Problem requirements
Look through the records below, count the lines with the word "inverters", and reply with only the number.

Records provided
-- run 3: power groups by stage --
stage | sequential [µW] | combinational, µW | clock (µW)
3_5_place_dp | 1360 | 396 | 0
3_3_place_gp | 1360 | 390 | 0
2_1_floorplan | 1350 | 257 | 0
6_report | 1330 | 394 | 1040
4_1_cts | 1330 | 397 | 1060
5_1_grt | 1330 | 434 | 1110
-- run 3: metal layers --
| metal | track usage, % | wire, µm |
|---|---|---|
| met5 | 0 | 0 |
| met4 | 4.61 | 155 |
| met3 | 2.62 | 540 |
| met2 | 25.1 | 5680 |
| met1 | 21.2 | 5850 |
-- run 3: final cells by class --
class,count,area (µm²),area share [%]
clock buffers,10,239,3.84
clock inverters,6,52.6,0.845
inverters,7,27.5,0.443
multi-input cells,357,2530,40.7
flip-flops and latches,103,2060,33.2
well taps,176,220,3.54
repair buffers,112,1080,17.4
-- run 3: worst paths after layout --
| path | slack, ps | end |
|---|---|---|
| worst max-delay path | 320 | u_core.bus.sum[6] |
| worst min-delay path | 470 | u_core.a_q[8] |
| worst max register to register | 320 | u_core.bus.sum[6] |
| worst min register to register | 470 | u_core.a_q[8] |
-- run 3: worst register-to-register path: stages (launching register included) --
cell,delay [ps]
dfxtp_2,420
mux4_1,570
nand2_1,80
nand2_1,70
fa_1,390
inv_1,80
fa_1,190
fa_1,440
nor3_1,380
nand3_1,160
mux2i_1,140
===== config.mk =====
export PLATFORM = sky130hd
export DESIGN_NAME = screen_fade_flat
export DESIGN_NICKNAME = d
export VERILOG_FILES = /design/src/rtl/screen_fade_pkg.sv /design/src/rtl/vga_if.sv /design/src/rtl/rgb_scale.sv /design/src/rtl/screen_fade.sv /design/src/flat_wrapper.sv
export SDC_FILE = /design/constraint.sdc
export NUM_CORES = 1
export LEC_CHECK = 0
export ABC_AREA = 1
export CAP_MARGIN = 20
export CORE_MARGIN = 5
export CORE_UTILIZATION = 59
export CTS_CLUSTER_SIZE = 30
export DETAILED_ROUTE_END_ITERATION = 8
export GPL_ROUTABILITY_DRIVEN = 0
export GPL_TIMING_DRIVEN = 0
export HOLD_SLACK_MARGIN = 0.05
export PLACE_DENSITY = 0.95
export SLEW_MARGIN = 0
export SYNTH_ARGS = -nofsm -noshare
export SYNTH_HDL_FRONTEND = slang
export SYNTH_SLANG_ARGS = --single-unit

===== constraint.sdc =====
create_clock -name clk -period 4.87 [get_ports clk]
set_input_delay 0.7305 -clock clk [delete_from_list [all_inputs] [get_ports clk]]
set_output_delay 0.7305 -clock clk [all_outputs]
set_load 0.02 [all_outputs]

===== src/rtl/screen_fade_pkg.sv =====
// Shared game-state encodings and helpers for the fade stage.
// Also used by draw stages that select content by state.
package screen_fade_pkg;

    localparam logic [2:0] GS_START = 3'b000;
    localparam logic [2:0] GS_PLAY  = 3'b001;
    localparam logic [2:0] GS_PAUSE = 3'b010;
    localparam logic [2:0] GS_OVER  = 3'b011;

    localparam logic [4:0] LEVEL_FULL = 5'd16;
    localparam logic [4:0] LEVEL_OFF  = 5'd0;

    typedef struct packed {
        logic [10:0] hcount;
        logic [10:0] vcount;
        logic        hsync;
        logic        vsync;
        logic        hblnk;
        logic        vblnk;
    } vga_tim_t;

    // 4-bit channel times 0..16, keep the top nibble of the 8-bit product
    function automatic logic [3:0] scale_ch(
        input logic [3:0] c,
        input logic [4:0] level
    );
        return 4'(({4'h0, c} * {3'b000, level}) >> 4);
    endfunction

endpackage


===== src/rtl/vga_if.sv =====
// VGA timing + RGB bundle passed between pipeline stages.
// vga_in is the consumer view, vga_out the producer view.
interface vga_if;
    logic [10:0] hcount;
    logic [10:0] vcount;
    logic        hsync;
    logic        vsync;
    logic        hblnk;
    logic        vblnk;
    logic [11:0] rgb;

    modport vga_in (
        input hcount, vcount, hsync, vsync, hblnk, vblnk, rgb
    );

    modport vga_out (
        output hcount, vcount, hsync, vsync, hblnk, vblnk, rgb
    );
endinterface


===== src/rtl/rgb_scale.sv =====
// Registered per-channel brightness scaling of a 12-bit pixel.
// Forms the second pipeline stage of screen_fade.
module rgb_scale
    import screen_fade_pkg::*;
(
    input  logic        clk,
    input  logic        rst_n,
    input  logic [11:0] rgb_in,
    input  logic [4:0]  level,
    output logic [11:0] rgb_out
);

    logic [11:0] rgb_d;
    logic [11:0] rgb_q;

    // Scale R, G and B independently by the same level
    always_comb begin
        rgb_d = {scale_ch(rgb_in[11:8], level),
                 scale_ch(rgb_in[7:4], level),
                 scale_ch(rgb_in[3:0], level)};
    end

    // Output register of the scaled pixel
    always_ff @(posedge clk or negedge rst_n) begin
        if (!rst_n) begin
            rgb_q <= '0;
        end else begin
            rgb_q <= rgb_d;
        end
    end

    assign rgb_out = rgb_q;

endmodule
==> config.mk <==
export PLATFORM = sky130hd
export DESIGN_NAME = img_rsz_blk_sched_flat
export DESIGN_NICKNAME = d
export VERILOG_FILES = /design/src/rtl/img_rsz_blk_sched_if.sv /design/src/rtl/img_rsz_blk_sched.sv /design/src/flat_wrapper.sv
export SDC_FILE = /design/constraint.sdc
export NUM_CORES = 1
export LEC_CHECK = 0
export CORE_MARGIN = 8
export CORE_UTILIZATION = 60
export CTS_CLUSTER_SIZE = 25
export DETAILED_ROUTE_END_ITERATION = 8
export PLACE_DENSITY = 0.86
export SLEW_MARGIN = 20
export SYNTH_ARGS = -nofsm -noshare
export SYNTH_HDL_FRONTEND = slang
export SYNTH_SLANG_ARGS = --single-unit
==> constraint.sdc <==
create_clock -name clk -period 17.2 [get_ports clk]
set_clock_uncertainty 0.05 [all_clocks]
set_input_delay 3.44 -clock clk [delete_from_list [all_inputs] [get_ports clk]]
set_output_delay 3.44 -clock clk [all_outputs]
set_load 0.01 [all_outputs]
===== config.mk =====
export PLATFORM = sky130hd
export DESIGN_NAME = sim_mem_port_arbiter
export DESIGN_NICKNAME = d
export VERILOG_FILES = /design/src/rtl/sim_mem_port_arbiter.sv
export SDC_FILE = /design/constraint.sdc
export NUM_CORES = 1
export LEC_CHECK = 0
export CELL_PAD_IN_SITES_DETAIL_PLACEMENT = 1
export CELL_PAD_IN_SITES_GLOBAL_PLACEMENT = 1
export CORE_AREA = 2 2 192 194
export CTS_CLUSTER_DIAMETER = 50
export CTS_CLUSTER_SIZE = 28
export DETAILED_ROUTE_END_ITERATION = 8
export DIE_AREA = 0 0 194 196
export PLACE_DENSITY = 0.61
export SYNTH_ARGS = -nofsm -noshare
export SYNTH_HDL_FRONTEND = slang
export SYNTH_SLANG_ARGS = --single-unit

===== constraint.sdc =====
create_clock -name tb_clk -period 5.5 [get_ports tb_clk]
set_clock_uncertainty 0.05 [all_clocks]
set_input_delay 0.55 -clock tb_clk [delete_from_list [all_inputs] [get_ports tb_clk]]
set_output_delay 0.55 -clock tb_clk [all_outputs]
set_load 0.02 [all_outputs]
<file path="src/rtl/store_serializer.sv">
// Store-path narrowing: writes the low 1/2/4/8 bytes of a register
// little-endian over a byte-wide write port and flags lossy truncation.
module store_serializer #(
  parameter int ADDR_WIDTH = 64
) (
  input  logic                  clk,
  input  logic                  reset_n,
  input  logic                  req_valid,
  output logic                  req_ready,
  input  logic [ADDR_WIDTH-1:0] req_addr,
  input  logic [63:0]           req_data,
  input  logic [1:0]            req_size,
  output logic                  mem_we,
  output logic [ADDR_WIDTH-1:0] mem_addr,
  output logic [7:0]            mem_wdata,
  input  logic                  mem_ready,
  output logic                  done,
  output logic                  trunc,
  output logic                  busy
);

  typedef enum logic {IDLE, SEND} state_t;

  state_t      state;
  logic [55:0] data_q;
  logic [2:0]  idx;
  logic [2:0]  last;
  logic        trunc_q;
  logic        trunc_nx;
  logic [2:0]  last_nx;

  assign req_ready = (state == IDLE);
  assign busy      = (state == SEND);
  assign mem_we    = (state == SEND);

  // Discarded bits must all equal the stored field's sign bit.
  always_comb begin
    trunc_nx = 1'b0;
    unique case (req_size)
      2'b00: trunc_nx = ~(&req_data[63:7] | ~|req_data[63:7]);
      2'b01: trunc_nx = ~(&req_data[63:15] | ~|req_data[63:15]);
      2'b10: trunc_nx = ~(&req_data[63:31] | ~|req_data[63:31]);
      2'b11: trunc_nx = 1'b0;
      default: trunc_nx = 1'b0;
    endcase
  end

  assign last_nx = {req_size == 2'b11, req_size[1], |req_size};

  always_ff @(posedge clk) begin
    if (!reset_n) begin
      state     <= IDLE;
      data_q    <= '0;
      idx       <= '0;
      last      <= '0;
      trunc_q   <= 1'b0;
      mem_addr  <= '0;
      mem_wdata <= '0;
      done      <= 1'b0;
      trunc     <= 1'b0;
    end else begin
      done  <= 1'b0;
      trunc <= 1'b0;
      unique case (state)
        IDLE: begin
          if (req_valid) begin
            state     <= SEND;
            mem_addr  <= req_addr;
            mem_wdata <= req_data[7:0];
            data_q    <= req_data[63:8];
            idx       <= '0;
            last      <= last_nx;
            trunc_q   <= trunc_nx;
          end
        end
        SEND: begin
          if (mem_ready) begin
            if (idx == last) begin
              state <= IDLE;
              done  <= 1'b1;
              trunc <= trunc_q;
            end else begin
              idx       <= idx + 3'd1;
              mem_addr  <= mem_addr + ADDR_WIDTH'(1);
              mem_wdata <= data_q[7:0];
              data_q    <= {8'h00, data_q[55:8]};
            end
          end
        end
        default: state <= IDLE;
      endcase
    end
  end

endmodule
</file>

Answer box
2